Daily ESG Briefing: UN chief tells GFANZ members to adopt asset owner approach, provides update on Net Zero scrutiny body

The latest developments in sustainable finance

UN Secretary General Antonio Guterres has called on members of the Glasgow Financial Alliance for Net Zero (GFANZ) to adopt the UN’s Net-Zero Asset Owners Alliance framework when it comes to commitments and transparent targets. Speaking at COP26 yesterday, he said the alliance, which was launched at the UN Secretary General’s Climate Action Summit in 2019, was “the gold standard for credible commitments and transparent targets”. The Alliance is one of the initiatives that makes up the larger GFANZ group, alongside similar coalitions for asset managers, consultants, banks and insurers. Last week, Guterres  revealed that the UN will set up a body to scrutinise private sector climate pledges. He has now confirmed that a High-Level Expert Group will “propose clear standards to measure and analyze net zero commitments from non-state actors” in 2022. “They will work in a transparent and inclusive manner, and I invite you all to cooperate fully in their establishment and then with them,” he added.  

The $36bn San Francisco public pension fund has pledged to halve the carbon footprint of its public equity and bonds portfolios by 2025 and reduce it by 65% by the end of the decade. The intensity-based reductions are based on a 2017 baseline and cover the fund’s Scope 1 and 2 emissions, the San Francisco Employees' Retirement System (SFERS) revealed in an update on its climate action plan. The fund also acknowledged that there is “significant uncertainty” over whether carbon capture technologies, which are required under nearly all 2050 Net Zero scenarios, will “emerge and, should they, whether they will be investable for SFERS”. SFERS added that, without “institutional quality, carbon negative investment opportunities, it may be challenging for SFERS to ‘net out’ any remaining carbon in the portfolio as we near 2050”.   

The Governor of the Ireland’s central bank has reportedly said that he is “particularly” concerned about the practice of greenwashing. Gabriel Makhlouf is quoted in the country’s press as saying that, "Green market practices are currently almost exclusively based on voluntary principles and standards, which leaves a lot of room for different interpretations". "There is a spectrum of risks here from the accidental error to the deliberate misdeed," he added.   

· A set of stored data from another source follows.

### src/rtl/mem_arbiter.sv
// mem_arbiter: shares one memory port between instruction fetch and data access with starvation and timeout control
module mem_arbiter #(
    parameter int STARVE_LIMIT = 4,
    parameter int TIMEOUT      = 15
) (
    input  logic        i_clk,
    input  logic        i_rst_n,
    input  logic        i_if_req,
    input  logic [31:0] i_if_addr,
    output logic        o_if_ack,
    output logic [31:0] o_if_rdata,
    input  logic        i_d_req,
    input  logic        i_d_we,
    input  logic [31:0] i_d_addr,
    input  logic [31:0] i_d_wdata,
    input  logic [2:0]  i_d_mode,
    output logic        o_d_ack,
    output logic [31:0] o_d_rdata,
    output logic        o_mem_en,
    output logic        o_mem_we,
    output logic [31:0] o_mem_addr,
    output logic [31:0] o_mem_wdata,
    output logic [2:0]  o_mem_mode,
    input  logic        i_mem_ready,
    input  logic [31:0] i_mem_rdata,
    output logic        o_bus_err
);
    localparam logic [3:0] LP_STARVE  = STARVE_LIMIT[3:0];
    localparam logic [7:0] LP_TIMEOUT = TIMEOUT[7:0];

    typedef enum logic [1:0] {IDLE, ISSUE, WAIT, ACK} state_t;

    state_t      r_state;
    logic        r_gnt_d;
    logic [3:0]  r_streak;
    logic [7:0]  r_wait_cnt;
    logic        r_mem_en;
    logic        r_mem_we;
    logic [31:0] r_mem_addr;
    logic [31:0] r_mem_wdata;
    logic [2:0]  r_mem_mode;
    logic        r_if_ack;
    logic        r_d_ack;
    logic [31:0] r_if_rdata;
    logic [31:0] r_d_rdata;
    logic        r_bus_err;

    logic w_any_req;
    logic w_gnt_d;
    logic w_timeout;

    assign w_any_req = i_if_req | i_d_req;
    // data wins a tie unless fetch has already been passed over STARVE_LIMIT times in a row
    assign w_gnt_d   = i_d_req & ~(i_if_req & (r_streak == LP_STARVE));
    assign w_timeout = (r_wait_cnt + 8'd1) == LP_TIMEOUT;

    assign o_if_ack    = r_if_ack;
    assign o_if_rdata  = r_if_rdata;
    assign o_d_ack     = r_d_ack;
    assign o_d_rdata   = r_d_rdata;
    assign o_mem_en    = r_mem_en;
    assign o_mem_we    = r_mem_we;
    assign o_mem_addr  = r_mem_addr;
    assign o_mem_wdata = r_mem_wdata;
    assign o_mem_mode  = r_mem_mode;
    assign o_bus_err   = r_bus_err;

    // access FSM: grant, issue one strobe, wait for ready or timeout, pulse ack
    always_ff @(posedge i_clk or negedge i_rst_n) begin
        if (!i_rst_n) begin
            r_state     <= IDLE;
            r_gnt_d     <= 1'b0;
            r_streak    <= 4'd0;
            r_wait_cnt  <= 8'd0;
            r_mem_en    <= 1'b0;
            r_mem_we    <= 1'b0;
            r_mem_addr  <= 32'd0;
            r_mem_wdata <= 32'd0;
            r_mem_mode  <= 3'd0;
            r_if_ack    <= 1'b0;
            r_d_ack     <= 1'b0;
            r_if_rdata  <= 32'd0;
            r_d_rdata   <= 32'd0;
            r_bus_err   <= 1'b0;
        end else begin
            case (r_state)
                IDLE: begin
                    if (w_any_req) begin
                        r_state    <= ISSUE;
                        r_mem_en   <= 1'b1;
                        r_gnt_d    <= w_gnt_d;
                        r_wait_cnt <= 8'd0;
                        if (w_gnt_d) begin
                            r_mem_we    <= i_d_we;
                            r_mem_addr  <= i_d_addr;
                            r_mem_wdata <= i_d_wdata;
                            r_mem_mode  <= i_d_mode;
                            if (i_if_req && r_streak != LP_STARVE)
                                r_streak <= r_streak + 4'd1;
                        end else begin
                            r_mem_we    <= 1'b0;
                            r_mem_addr  <= i_if_addr;
                            r_mem_wdata <= 32'd0;
                            r_mem_mode  <= 3'b010;
                            r_streak    <= 4'd0;
                        end
                    end
                end
                ISSUE, WAIT: begin
                    r_mem_en <= 1'b0;
                    if (i_mem_ready || w_timeout) begin
                        r_state   <= ACK;
                        r_bus_err <= ~i_mem_ready;
                        r_d_ack   <= r_gnt_d;
                        r_if_ack  <= ~r_gnt_d;
                        if (!r_gnt_d)
                            r_if_rdata <= i_mem_ready ? i_mem_rdata : 32'd0;
                        else if (!r_mem_we)
                            r_d_rdata <= i_mem_ready ? i_mem_rdata : 32'd0;
                    end else begin
                        r_state    <= WAIT;
                        r_wait_cnt <= r_wait_cnt + 8'd1;
                    end
                end
                ACK: begin
                    r_state   <= IDLE;
                    r_if_ack  <= 1'b0;
                    r_d_ack   <= 1'b0;
                    r_bus_err <= 1'b0;
                end
                default: r_state <= IDLE;
            endcase
        end
    end
endmodule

Banking giant Mizuho Financial Group has been appointed chair of a new Japanese arm of the Partnership for Carbon Accounting Financials (PCAF), which seeks to standardise carbon calculations by financial institutions. Mizuho was the first Japanese financial institution to join PCAF in the summer, shortly followed by Nissay Asset Management. There are now six members from Japan in the partnership, which seeks to develop methods to assess the climate impact of lending books and investments.  

US proxy advisor Glass Lewis has entered into an agreement with Alembeeks, a corporate governance and technology company based in Spain, to provide global proxy voting and stewardship solutions to its clients.